2006, p. 174). The latter use would ask whether the sample appeared likely to be drawn from

that population. For example, the general population of 40-year-old men might have a certain

mean weight, whereas a sample of 40-year-old men who had received a certain treatment might

weigh three pounds less. The question for the t test would be whether that was a statistically

significant difference, such that the sample no longer seemed to represent the general population

of 40-year-old men, but instead seemed likely to represent a new population of treated 40-year-

old men.

While one-sample scenarios were commonly used for educational purposes, “most research

studies require the comparison of two (or more) sets of data” (Gravetter & Wallnau, 2000, p.

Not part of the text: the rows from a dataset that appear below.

==> src/rtl/rele_cmd_writer.sv <==
// -----------------------------------------------------------------------------
// rele_cmd_writer
//
// Command sequencer in front of the relay pulse stage. A 12-bit relay mask is
// taken over a valid/ready handshake and written to the relay latches as up to
// two byte-wide strobed writes: the low byte with addr[0], the high nibble with
// addr[1]. Each write has a setup phase (data stable, no strobe), a strobe
// phase, and a one-cycle hold so data never moves on the falling strobe edge.
// After the last strobe the block stays busy for RECOVER_CYC cycles, so a new
// write cannot restart the downstream relay timeout while a pulse is running.
//
// Every output is a register decoded from the current state, so outputs follow
// the state register by one cycle.
//
// Ports
//   clk_i        : clock, all logic on the rising edge
//   reset_i      : synchronous, active-high reset
//   cmd_valid_i  : command present
//   cmd_mask_i   : relay mask, bit i drives downstream imp[i]
//   cmd_ready_o  : block can accept (transfer = cmd_valid_i && cmd_ready_o)
//   addr_o       : write strobes, at most one bit high
//   data_o       : write data to the relay stage
//   busy_o       : high whenever the sequencer is not idle
//   done_o       : one-cycle pulse when a command completes
// -----------------------------------------------------------------------------
module rele_cmd_writer #(
  parameter int SETUP_CYC   = 2,
  parameter int STROBE_CYC  = 4,
  parameter int RECOVER_CYC = 1_050_000,
  parameter int CNT_W       = 21
) (
  input  logic        clk_i,
  input  logic        reset_i,
  input  logic        cmd_valid_i,
  input  logic [11:0] cmd_mask_i,
  output logic        cmd_ready_o,
  output logic [1:0]  addr_o,
  output logic [7:0]  data_o,
  output logic        busy_o,
  output logic        done_o
);

  typedef enum logic [3:0] {
    ST_IDLE    = 4'd0,
    ST_SETUP_L = 4'd1,
    ST_STRB_L  = 4'd2,
    ST_HOLD_L  = 4'd3,
    ST_SETUP_H = 4'd4,
    ST_STRB_H  = 4'd5,
    ST_HOLD_H  = 4'd6,
    ST_RECOVER = 4'd7,
    ST_DONE    = 4'd8
  } state_e;

  // Residence time of a state minus one; single-cycle states load zero.
  function automatic logic [CNT_W-1:0] load_cnt(input state_e s);
    logic [CNT_W-1:0] v;
    case (s)
      ST_SETUP_L, ST_SETUP_H: v = CNT_W'(SETUP_CYC - 1);
      ST_STRB_L,  ST_STRB_H:  v = CNT_W'(STROBE_CYC - 1);
      ST_RECOVER:             v = CNT_W'(RECOVER_CYC - 1);
      default:                v = {CNT_W{1'b0}};
    endcase
    return v;
  endfunction

  state_e           state_q, state_d;
  logic [CNT_W-1:0] cnt_q, cnt_d;
  logic [11:0]      mask_q, mask_d;
  logic             ready_q, ready_d;
  logic [1:0]       addr_q, addr_d;
  logic [7:0]       data_q, data_d;
  logic             busy_q, busy_d;
  logic             done_q, done_d;
  logic             xfer_s;
  logic             cnt_zero_s;

  // The handshake is qualified by the registered ready that the source sees.
  assign xfer_s     = cmd_valid_i && ready_q;
  assign cnt_zero_s = (cnt_q == {CNT_W{1'b0}});

  // Next-state, mask capture and shared down-counter.
  always_comb begin
    state_d = state_q;
    mask_d  = mask_q;
    cnt_d   = cnt_q;

    case (state_q)
      ST_IDLE: begin
        if (xfer_s) begin
          mask_d = cmd_mask_i;
          // Decide on the incoming mask; mask_q only holds it from next cycle.
          if (cmd_mask_i[7:0] != 8'h00) begin
            state_d = ST_SETUP_L;
          end else if (cmd_mask_i[11:8] != 4'h0) begin
            state_d = ST_SETUP_H;
          end else begin
            state_d = ST_DONE;
          end
        end else begin
          state_d = ST_IDLE;
        end
      end
      ST_SETUP_L: begin
        if (cnt_zero_s) state_d = ST_STRB_L;
        else            state_d = ST_SETUP_L;
      end
      ST_STRB_L: begin
        if (cnt_zero_s) state_d = ST_HOLD_L;
        else            state_d = ST_STRB_L;
      end
      ST_HOLD_L: begin
        if (mask_q[11:8] != 4'h0) state_d = ST_SETUP_H;
        else                      state_d = ST_RECOVER;
      end
      ST_SETUP_H: begin
        if (cnt_zero_s) state_d = ST_STRB_H;
        else            state_d = ST_SETUP_H;
      end
      ST_STRB_H: begin
        if (cnt_zero_s) state_d = ST_HOLD_H;
        else            state_d = ST_STRB_H;
      end
      ST_HOLD_H: begin
        state_d = ST_RECOVER;
      end
      ST_RECOVER: begin
        if (cnt_zero_s) state_d = ST_DONE;
        else            state_d = ST_RECOVER;
      end
      ST_DONE: begin
        state_d = ST_IDLE;
      end
      default: begin
        state_d = ST_IDLE;
      end
    endcase

    // Reload on every state change, otherwise count down and park at zero.
    if (state_d != state_q) begin
      cnt_d = load_cnt(state_d);
    end else if (!cnt_zero_s) begin
      cnt_d = cnt_q - CNT_W'(1);
    end else begin
      cnt_d = cnt_q;
    end
  end

  // Output decode from the current state; registered below.
  always_comb begin
    addr_d  = 2'b00;
    data_d  = 8'h00;
    busy_d  = (state_q != ST_IDLE);
    done_d  = (state_q == ST_DONE);
    // Ready drops on the accepting edge so a held valid is not taken twice.
    ready_d = (state_q == ST_IDLE) && !xfer_s;

    case (state_q)
      ST_SETUP_L, ST_HOLD_L: begin
        addr_d = 2'b00;
        data_d = mask_q[7:0];
      end
      ST_STRB_L: begin
        addr_d = 2'b01;
        data_d = mask_q[7:0];
      end
      ST_SETUP_H, ST_HOLD_H: begin
        addr_d = 2'b00;
        data_d = {4'h0, mask_q[11:8]};
      end
      ST_STRB_H: begin
        addr_d = 2'b10;
        data_d = {4'h0, mask_q[11:8]};
      end
      default: begin
        addr_d = 2'b00;
        data_d = 8'h00;
      end
    endcase
  end

  // State, counter, captured mask and output registers with synchronous reset.
  always_ff @(posedge clk_i) begin
    if (reset_i) begin
      state_q <= ST_IDLE;
      cnt_q   <= {CNT_W{1'b0}};
      mask_q  <= 12'h000;
      ready_q <= 1'b0;
      addr_q  <= 2'b00;
      data_q  <= 8'h00;
      busy_q  <= 1'b0;
      done_q  <= 1'b0;
    end else begin
      state_q <= state_d;
      cnt_q   <= cnt_d;
      mask_q  <= mask_d;
      ready_q <= ready_d;
      addr_q  <= addr_d;
      data_q  <= data_d;
      busy_q  <= busy_d;
      done_q  <= done_d;
    end
  end

  assign cmd_ready_o = ready_q;
  assign addr_o      = addr_q;
  assign data_o      = data_q;
  assign busy_o      = busy_q;
  assign done_o      = done_q;

endmodule

==> config.mk <==
export PLATFORM = sky130hd
export DESIGN_NAME = rele_cmd_writer
export DESIGN_NICKNAME = d
export VERILOG_FILES = /design/src/rtl/rele_cmd_writer.sv
export SDC_FILE = /design/constraint.sdc
export NUM_CORES = 1
export LEC_CHECK = 0
export CORE_MARGIN = 2
export CORE_UTILIZATION = 59
export CTS_CLUSTER_SIZE = 10
export DETAILED_ROUTE_END_ITERATION = 8
export HOLD_SLACK_MARGIN = 0.02
export PLACE_DENSITY = 0.84
export SETUP_SLACK_MARGIN = 0.4
export SLEW_MARGIN = 20
export SYNTH_ARGS = -nofsm -noshare
export SYNTH_HDL_FRONTEND = slang
export SYNTH_SLANG_ARGS = --single-unit
==> constraint.sdc <==
create_clock -name clk_i -period 5.65 [get_ports clk_i]
set_input_delay 1.4125 -clock clk_i [delete_from_list [all_inputs] [get_ports clk_i]]
set_output_delay 1.4125 -clock clk_i [all_outputs]
set_load 0.01 [all_outputs]
==> results of run 1 <==
-- routing by layer --
| metal | GRT usage, % | wire, um | share of wire (%) |
|---|---|---|---|
| met5 | 0 | 0 | 0 |
| met4 | 7.55 | 57 | 1.2 |
| met3 | 5.48 | 223 | 4.8 |
| met2 | 36.5 | 2230 | 47 |
| met1 | 32.5 | 2190 | 47 |
-- power by group --
part / switching [W] / internal, W
Sequential: 0.0000799 / 0.000438
Combinational: 0.000412 / 0.000314
Clock: 0.000109 / 0.000132
-- flip-flops by register name, summed over array words and instances (netlist names) --
| register | flops |
|---|---|
| cmd_ready_o | 1 |
| cnt_q | 21 |
| mask_q | 12 |
| addr_o | 2 |
| done_o | 1 |
| state_q | 4 |
| data_o | 8 |
| busy_o | 1 |
-- placed cells by master (no fill, tap or decap), types with 3 or more instances in the layout --
master,synthesis,final
a21oi_1,25,25
a22oi_1,4,4
and2_1,6,6
and3_1,3,3
clkbuf_8,0,5
clkdlybuf4s50_1,0,27
dfxtp_1,50,50
inv_1,6,6
nand2_1,34,34
nand3_1,6,6
nor2_1,31,31
nor3_1,9,9
nor4_1,9,9
o21ai_0,4,4
o31ai_1,4,4
or3_1,6,6
or4_1,5,5
xnor2_1,10,10
xor2_1,6,6
-- tightest hold or removal path, stage by stage, from the launching register on --
cell and delay (ns):
dfxtp_1 0.31, nand2_1 0.05, a21oi_1 0.06
-- cells by family (layout without fill, tap and decap cells) --
kind of cell,Yosys count,after routing,synth area share (%)
adder cells (fa/ha/maj),1,1,0.561
AO/OA/AOI/OAI,50,50,15.0
buffers and inverters,20,43,4.15
multiplexers,2,2,1.01
XOR/XNOR,16,16,6.29
flip-flops,50,50,44.9
AND/OR/NAND/NOR,124,124,28.1
-- final timing paths --
| path | startpoint | endpoint | slack (ns) | depth (start not counted) |
|---|---|---|---|---|
| min reg2reg | mask_q[7] | mask_q[7] | 0.46 | 2 |
| min | mask_q[7] | mask_q[7] | 0.46 | 2 |
| max | cmd_valid_i | cnt_q[19] | 1.84 | 7 |
| max reg2reg | cnt_q[0] | cnt_q[0] | 2.31 | 9 |
-- cell type report --
class	count	area share (%)
inverters	6	0.863
clock buffers	7	2.92
well taps	48	2.30
multi-input cells	193	43.5
clock inverters	1	1.15
repair buffers	29	10.9
flip-flops and latches	50	38.4
-- metrics by stage --
| step | setup WS, ns | utilization, % | area [um2] | total power [W] |
|---|---|---|---|---|
| finish | 1.84 | 71.8 | 2610 | 0.00149 |
| global route | 1.68 | 71.8 | 2610 | 0.00161 |
| CTS | 1.84 | 71.8 | 2610 | 0.00148 |
| detailed placement | 1.55 | 68.9 | 2500 | 0.00123 |
| global placement | 1.60 | 68.9 | 2500 | 0.00121 |
| floorplan | 2.30 | - | 2230 | 0.00111 |
==> metrics.cfg, run 1 <==
[yosys]
synth_edf_count = 0
yosysMostFrequentCell = dfxtp_1
ys_seq_area_share_pct = 44.9
yosys_warnings = 0
netlist_instances = 263
syn_nets = 279
ys_ff_latch = 50
synth.distinct_cells = 46
yosysTopAreaCellShare_pct = 44.9
synth_ff_type = dfxtp_1
synth.largest_area_cell = dfxtp_1
syn_area_um2 = 2230
syn_avg_cell_area_um2 = 8.47
synth.area.top_cells = dfxtp_1 45%, nand2_1 5.7%, a21oi_1 5.6%, nor2_1 5.2%, xnor2_1 3.9%
synthTopCellsByCount = 50 x dfxtp_1, 34 x nand2_1, 31 x nor2_1, 25 x a21oi_1, 10 x xnor2_1
synthArstFlopShare_pct = 0

[cts]
cts_tree = yes
cts_buffers = 5
htreeDepth = 2
clkLatencyLatePin_ns = 0.30
ctsResizeCount = 0
cts.sinks = 50
clockBufferDepth = 2
cts_setup_buffers = 0
cts-root-buf = clkbuf_8
cts.reportedPaths.clkPinSlew_ns = 0.08
hold_buffers = 0

[global_routing]
grt_pass1_wl_um = 7810
grt.overflow.total = 0
track_usage_pct = 23.5
grt_max_degree = 34
antenna_found_initial = 0
grt_pass1_vias = 1718

[floorplan]
fp.dieW_um = 65.5
die_area_um2 = 4280
core_area_um2 = 3630
std_cell_rows = 22
io_pins = 28
die_height_um = 65.5
start_util_pct = 61.3

[sta]
hold_viol = 0
tightest_slew_ns = 0.868
hold_slack_ns = 0.460
setup_viol = 0
skew_ns = 0.00544
maxSlewHeadroom_pct = 41.9
max_freq_mhz = 263
finalCriticalPeriod_ns = 3.81
fin_crit_sh_pct = 67.4
finalSetupTns_ns = 0
drv_slew = 0
rsz0062_at_grt = false

[critical_path]
crit_chain = clkdlybuf4s50_1, nand3_1, nor4_1, a2111o_1, or3_1, nor2_1, mux2_2
cp-end-kind = flop
start_kind = primary input
path_delay_family = simple AND/OR/NAND/NOR gates
cp.buffers_inverters = 1
path_max_fanout = 14
worst-setup-path-type = primary input to flop
slowest_stage = nor4_1
critPathMaxStageDelay_ns = 0.70
cp.required_ns = 5.84
arrival_ns = 3.99

[drt]
drc = 0
wl_per_cell_um = 14.1
ant_nets = 0
avgViaCountPerCell = 5.77
num_vias = 1928
first_iter_violations = 122
drt_first_pass_iters = 4
routed_wl_um = 4690

[finish]
layout.nets = 301
ff_latch_area_um2 = 1000
area_growth_syn_to_layout_pct = 17.1
multi_input_area_um2 = 1130
diodes = 0
n_fill_cell = 295
drive_above_1_share_pct = 6.99
stdcell_count = 334

[power_and_ir_drop]
power_density_nw_per_um2 = 569
vdd_drop_max_uv = 384
power.leakage_nw = 0.970

[placed_design]
gp_congestion = 0.871
dp_cells = 326
portBuffers = 27
hpwl_um = 3370

[status]
status = complete, no violations

[hold_path]
hp-class = flop to flop

[job]
drv_cap = 0

Power figures use the tool's default switching activity.
==> run 2, diff against run 1 <==
- CORE_UTILIZATION: 59 -> 49
- PLACE_DENSITY: 0.84 -> 0.75
- clock period: 5.65 -> 3.4 ns (I/O delays scaled with it)
==> run 2 against run 1 <==
Compared with the run above:
- count of clock-buffer cells in the layout down 2
- die area up 19%
- flip-flop and latch count unchanged
- sequential power up 65%
- combinational power up 80%
- clock skew down 0.0026 ns
- first-iteration DRC count up 1.6%
- routed wire length down 3.9%
- critical path type unchanged
==> metrics.cfg, run 2 (synthesis gave the netlist of run 1 again) <==
[sta]
max_freq_mhz = 348
tightest_slew_ns = 0.736
finalCriticalPeriod_ns = 2.87
skew_ns = 0.00289
setup_viol = 0
fin_crit_sh_pct = 84.5
finalSetupTns_ns = 0
hold_slack_ns = 0.454
drv_slew = 0
rsz0062_at_grt = false
hold_viol = 0
maxSlewHeadroom_pct = 50.6

[finish]
area_growth_syn_to_layout_pct = 22.5
stdcell_count = 350
ff_latch_area_um2 = 1000
largest_reg_flops = 21
layout.nets = 313
mostFrequentLayoutCell = dfxtp_1
final_cell_mix = 50 x dfxtp_1, 34 x nand2_1, 30 x nor2_1
final_util_pct = 62.7
multi_input_area_um2 = 1160
drive_above_1_share_pct = 13.1
top_register = cnt_q
n_fill_cell = 380
diodes = 0

[placed_design]
portBuffers = 27
gp_congestion = 0.876
dp_cells = 341
hpwl_um = 3320

[cts]
cts-root-buf = clkbuf_8
clockBufferDepth = 2
hold_buffers = 0
cts.reportedPaths.clkPinSlew_ns = 0.08
clkLatencyLatePin_ns = 0.29
cts.sinks = 50
cts_buffers = 5
cts_tree = yes
htreeDepth = 2

[floorplan]
start_util_pct = 51.2
fp.dieW_um = 71.4
die_area_um2 = 5100
core_area_um2 = 4350
die_height_um = 71.4
std_cell_rows = 24
io_pins = 28

[drt]
drt_first_pass_iters = 4
routed_wl_um = 4510
ant_nets = 0
num_vias = 1921
avgViaCountPerCell = 5.49
drc = 0
wl_per_cell_um = 12.9
first_iter_violations = 124

[hold_path]
hp-class = flop to flop
min_from = mask_q[6]
whs_path_depth = 2
hold_end = mask_q[6]

[power_and_ir_drop]
power_density_nw_per_um2 = 938
power.leakage_nw = 1.03
vdd_drop_max_uv = 429
p_total_w = 0.00256

[critical_path]
rr_endpoint = cnt_q[19]
cp-end-kind = flop
cp.required_ns = 3.59
worst-setup-path-type = primary input to flop
critPathMaxStageDelay_ns = 0.57
r2r_cells = 6
path_max_fanout = 3
start_kind = primary input
slowest_stage = or4_4
arrival_ns = 3.06
regToRegSetupSlack_ns = 0.59
crit_chain = clkdlybuf4s50_1, or4_4, nor4_2, buf_4, a2111o_1, o31ai_1, nor3_1, mux2_2
worstReg2RegStart = cnt_q[11]

[job]
drv_cap = 0

[status]
status = complete, no violations

[global_routing]
grt_max_degree = 16
track_usage_pct = 18.8
grt_pass1_vias = 1777
grt_pass1_wl_um = 7800
antenna_found_initial = 0
grt.overflow.total = 0

run 2: cell types whose count changed in the layout (fill, tap and decap cells not counted), sizes merged:
cell / before / now
buf: 2 / 14
clkbuf: 7 / 5
clkinv: 0 / 2
run 2: repair_timing:
item                       in CTS  in global routing
setup buffers                   0                  1
setup endpoints to repair       0                  2
resized for setup               0                  5
run 2: cell type report:
type / instances / share of cell area (%)
well taps: 52 / 2.38
multi-input cells: 193 / 42.4
clock inverters: 3 / 1.47
clock buffers: 5 / 2.52
repair buffers: 41 / 13.7
flip-flops and latches: 50 / 36.7
inverters: 6 / 0.825
run 2: worst max-delay path by stage:
| stage | startpoint | end | slack (ns) | depth (start not counted) |
|---|---|---|---|---|
| floorplan | cmd_mask_i[4] | cnt_q[19] | 0.61 | 6 |
| global placement | cmd_mask_i[4] | cnt_q[19] | 0.24 | 8 |
| detailed placement | cmd_mask_i[4] | cnt_q[19] | 0.19 | 8 |
| CTS | cmd_mask_i[4] | cnt_q[19] | 0.51 | 8 |
| global route | cmd_mask_i[0] | cnt_q[19] | 0.43 | 8 |
| finish | cmd_mask_i[4] | cnt_q[19] | 0.53 | 8 |
run 2: per-layer routing:
layer	part of all wire (%)	up-vias	track usage [%]	wire, um
met3	3.2	4	3.94	143
met1	50	885	26.2	2280
met4	0.93	0	5.45	42
li1	-	997	-	-
met2	45	35	29.4	2050
met5	0	-	0	0
run 2: through the flow:
stage | worst slack, ns | instance area (um2)
3_5_place_dp | 0.195 | 2590
6_report | 0.529 | 2730
4_1_cts | 0.514 | 2700
2_1_floorplan | 0.609 | 2230
5_1_grt | 0.426 | 2730
3_3_place_gp | 0.236 | 2590
run 2: power by group:
part           internal (W)  leakage (nW)  switching (W)  total (W)
Combinational      0.000622         0.569       0.000689    0.00131
Clock              0.000216        0.0579       0.000178   0.000394
Sequential         0.000728         0.407       0.000129   0.000857
run 2: worst max-delay path, delay by kind of cell:
family	cells	cell delay (ns)
AOI/OAI and AO/OA	2	0.24
buffers and inverters	2	0.59
muxes	1	0.36
and+or+nand+nor	3	1.02
==> run 3, diff against run 2 <==
- CORE_UTILIZATION: 49 -> 54
- PLACE_DENSITY: 0.75 -> 0.78
- clock period: 3.4 -> 2.8 ns (I/O delays scaled with it)
==> run 3 against run 2 <==
Compared with the run above:
- cell area up 13%
- register-to-register slack worse by 0.42 ns
- clock skew is 0.0057 ns higher
- sequential power rose by 21%
- critical path depth decreased by 2
- via count increased by 14%
- worst setup slack worse by 0.36 ns
- critical endpoint unchanged
- largest cell class unchanged
==> metrics.cfg, run 3 (synthesis gave the netlist of run 1 again) <==
[finish]
area_growth_syn_to_layout_pct = 38.1
final_cell_mix = 45 x dfxtp_1, 35 x buf_4, 34 x nand2_1
top_register = cnt_q
drive_above_1_share_pct = 26.4
layout.nets = 337
mostFrequentLayoutCell = dfxtp_1
largest_reg_flops = 21
fin_area_um2 = 3080
diodes = 0

[sta]
drv_slew = 0
maxSlewHeadroom_pct = 60.7
rsz0062_at_grt = true
hold_viol = 0
max_freq_mhz = 380
finalSetupTns_ns = 0
hold_slack_ns = 0.453
tightest_slew_ns = 0.584
setup_viol = 0
finalCriticalPeriod_ns = 2.63
fin_crit_sh_pct = 93.9
postLayoutSetupSlackWorst_ns = 0.171
skew_ns = 0.00855

[placed_design]
hpwl_um = 3670
dpl_cell_area_um2 = 2720
gp_congestion = 0.840
portBuffers = 27
place_ws_ns = -0.266

[global_routing]
use_met2_pct = 38.7
grt_max_degree = 22
met3_usage_pct = 5.76
track_usage_pct = 24.2
gr-usage-met1_pct = 31.9
antenna_found_initial = 0
busiest_layer = met2
grt_pass1_wl_um = 8420
grt_pass1_vias = 1842
grt.overflow.total = 0

[drt]
drt_first_pass_iters = 5
drc = 0
routed_wl_um = 5760
avgViaCountPerCell = 5.86
num_vias = 2181
wl_per_cell_um = 15.5
ant_nets = 0
first_iter_violations = 192

[hold_path]
hp-class = flop to flop

[floorplan]
std_cell_rows = 23
core_area_um2 = 4000
fp.dieW_um = 68.2
start_util_pct = 55.7
die_height_um = 68.2
io_pins = 28
die_area_um2 = 4660

[power_and_ir_drop]
power_density_nw_per_um2 = 1240
power.leakage_nw = 1.21
vdd_drop_max_uv = 1010

[critical_path]
worst-setup-path-type = flop to flop
path_delay_family = simple AND/OR/NAND/NOR gates
cp.required_ns = 3.00
arrival_ns = 2.83
crit_chain = or4_4, or3_4, or4_2, o31ai_4, nor3_2, mux2_2
path_max_fanout = 3
critPathMaxStageDelay_ns = 0.66
start_kind = flop
slowest_stage = or4_2
cp.buffers_inverters = 0
cp-end-kind = flop

[cts]
clkLatencyLatePin_ns = 0.31
cts_tree = yes
clockBufferDepth = 2
cts.reportedPaths.clkPinSlew_ns = 0.09
cts-root-buf = clkbuf_8
cts_buffers = 5
htreeDepth = 2
cts.sinks = 50

[status]
status = complete, no violations

[job]
drv_cap = 0

-- run 3: tightest hold or removal path: cells and delay by family (launching register included) --
kind,cells,cell delay [ns]
simple gates,1,0.05
flops,1,0.31
compound gates,1,0.05
-- run 3: path summary, 6_finish.rpt --
path	from	slack (ns)	cells past startpoint	to
setup / recovery	cnt_q[14]	0.17	6	cnt_q[19]
setup reg to reg	cnt_q[14]	0.17	6	cnt_q[19]
hold / removal	mask_q[7]	0.45	2	mask_q[7]
hold reg to reg	mask_q[7]	0.45	2	mask_q[7]
-- run 3: cell type report --
type | count | area (um2)
clock buffers | 6 | 72.6
clock inverters | 2 | 37.5
fillers | 287 | 922
inverters | 6 | 22.5
multi-input cells | 193 | 1290
flip-flops and latches | 50 | 1010
well taps | 50 | 62.6
repair buffers | 65 | 584
-- run 3: repair_timing --
action,CTS,global route
gates resized for setup,29,20
pin swaps,14,13
setup endpoints to repair,22,22
gates cloned,1,0
buffers inserted,8,3
hold buffers,0,0
-- run 3: layer usage --
layer	vias up	wire [um]
met3	11	343
met4	0	93
met1	1029	2580
met5	-	0
met2	95	2750
li1	1046	-
-- run 3: through the flow --
step                      total power (W)  util [%]  instances
after floorplan                   0.00226         -        263
after global placement            0.00272      67.9        352
after detailed placement          0.00276      67.9        352
after CTS                         0.00360      74.6        369
after global routing              0.00403      76.9        372
final                             0.00382      76.9        372
-- run 3: report_power, final --
part / switching [W] / internal (W)
Combinational: 0.00117 / 0.00110
Sequential: 0.000142 / 0.000898
Clock: 0.000239 / 0.000267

311). Two-sample t tests would compare the means of two samples against each other, treating

each as representative of a potentially distinct population, to determine whether their differences

from one another were statistically significant. There were two kinds of two-sample t tests.

Paired (also known as “dependent” or “related”) samples would involve matching of individual

data points. For example, the same person might be tested before and after a treatment.

Unpaired (also known as “independent”) samples would have no such relationship; for example,

the 40-year-old men cited in the previous paragraph would be in two separate (control and

treatment) groups, without any one-to-one correspondence or pairing between individual men.

In that example, the (generally nominal or ordinal) independent variable

would be the treatment – it would lead the inquiry, providing the basis for grouping – and the

thing being studied (e.g., weight) would be the (integer or ratio) dependent variable.